Component now has a preferredTabIndex property which specifies the tab order of a component. There are 3 types of values that you can set here.

  • A value of -1 means that the component is not tab-focusable (i.e. you will never get to this field by tabbing or hitting Next/Prev in the keyboard). This is the default value for all components except TextArea, and Picker – which are currently the only components that are tabbable.

  • A value of 0 means that the component is tab-focusable, and the order will be dictated by the logical document order. (The logical document order is defined in the layout managers).

  • A value greater than 0 explicitly sets the tab order. Be careful with this as if you mix explicitly set tab orders (i.e. tabIndex > 0) with implicitly set tab orders (i.e. tabIndex == 0) in the same form, you may get unexpected results.

If you want to query the form for tab order, you can use any of the new methods on Form.

Finding Next/Prev Components.

  • Form.getNextComponent(Component current), which gets the next component by tab order given some currently focused component.

  • Form.getPreviousComponent(Component current), which gets the previous component.

  • Form.getTabIterator(Component current), which gets an iterator that allows you to iterate through all of the tabbable components in the form in their tab order, starting at some currently focused component.

Making a Component Tab-Focusable

If you are designing a new component that should be tab-focusable, you should just set the preferredTabIndex to 0.

cmp.setPreferredTabIndex(0);

If you want to make the component so it won’t be tab-focusable, just do

cmp.setPreferredTabIndex(-1);

There is also a convenience method setTraversable(boolean) which wraps these calls to make them more intuitive.
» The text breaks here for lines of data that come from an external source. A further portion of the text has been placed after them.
**config.mk**
```make
export PLATFORM = sky130hd
export DESIGN_NAME = mbg_ctrl
export DESIGN_NICKNAME = d
export VERILOG_FILES = /design/src/hdl/mbg_pkg.sv /design/src/hdl/mbg_ctrl.sv
export SDC_FILE = /design/constraint.sdc
export NUM_CORES = 1
export LEC_CHECK = 0
export ABC_CLOCK_PERIOD_IN_PS = 1700
export BUFFER_PORTS_ARGS = -buffer_cell sky130_fd_sc_hd__buf_2
export CAP_MARGIN = 20
export CORE_AREA = 2 2 39 41
export CTS_BUF_LIST = sky130_fd_sc_hd__clkbuf_8
export DETAILED_ROUTE_END_ITERATION = 16
export DIE_AREA = 0 0 41 43
export PLACE_DENSITY = 0.72
export SYNTH_ARGS = -nofsm -noshare
export SYNTH_HDL_FRONTEND = slang
export SYNTH_SLANG_ARGS = --single-unit
```
**constraint.sdc**
```tcl
create_clock -name clk -period 1.7 [get_ports clk]
set_input_delay 0 -clock clk [delete_from_list [all_inputs] [get_ports clk]]
set_output_delay 0 -clock clk [all_outputs]
set_load 0.02 [all_outputs]
```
E.g.:

cmp.setTraversable(true) is the same as calling cmp.setPreferredTabIndex(0), and cmp.setTraversable(false) is the same as calling cmp.setPreferredTabIndex(-1).
Default Tab Orders

It is recommended that you just stick with preferredTabIndex=0 if you want your component to be tabbable, because it’s a lot of work to explicitly declare tab order for all of your fields. Then the tab order will be automatically calculated based on the logical order of the fields on the form. This default ordering is dictated by the layout manager. For indexed layout managers (e.g. BoxLayout.Y, BoxLayout.X, GridLayout, FlowLayout), the tab order is simply the component order in the container. Constraint-based layout managers like BorderLayout and TableLayout define their own orders that make logical sense. LayeredLayout defines an order based on the x,y coordinates of its children, roughly moving top-left to bottom-right.

If you are developing your own layout manager and want a default tab order that is different than just the component order within the container, you should override the following methods:

overridesTabIndices(Container) – Return true to indicate that the layout manager provides its own traversal order.

getChildrenInTraversalOrder(Container parent) – return array of Components in the parent in the order that they should be traversed. This returned array doesn’t need to include all of the child components, only the ones that should be considered in traversal – but it may also include components that shouldn’t be included in traversal, as the ineligible components will be filtered out at a later step. In fact some of the elements of this array may be null, and those will be filtered out.

See BorderLayout for an example or TableLayout for another example.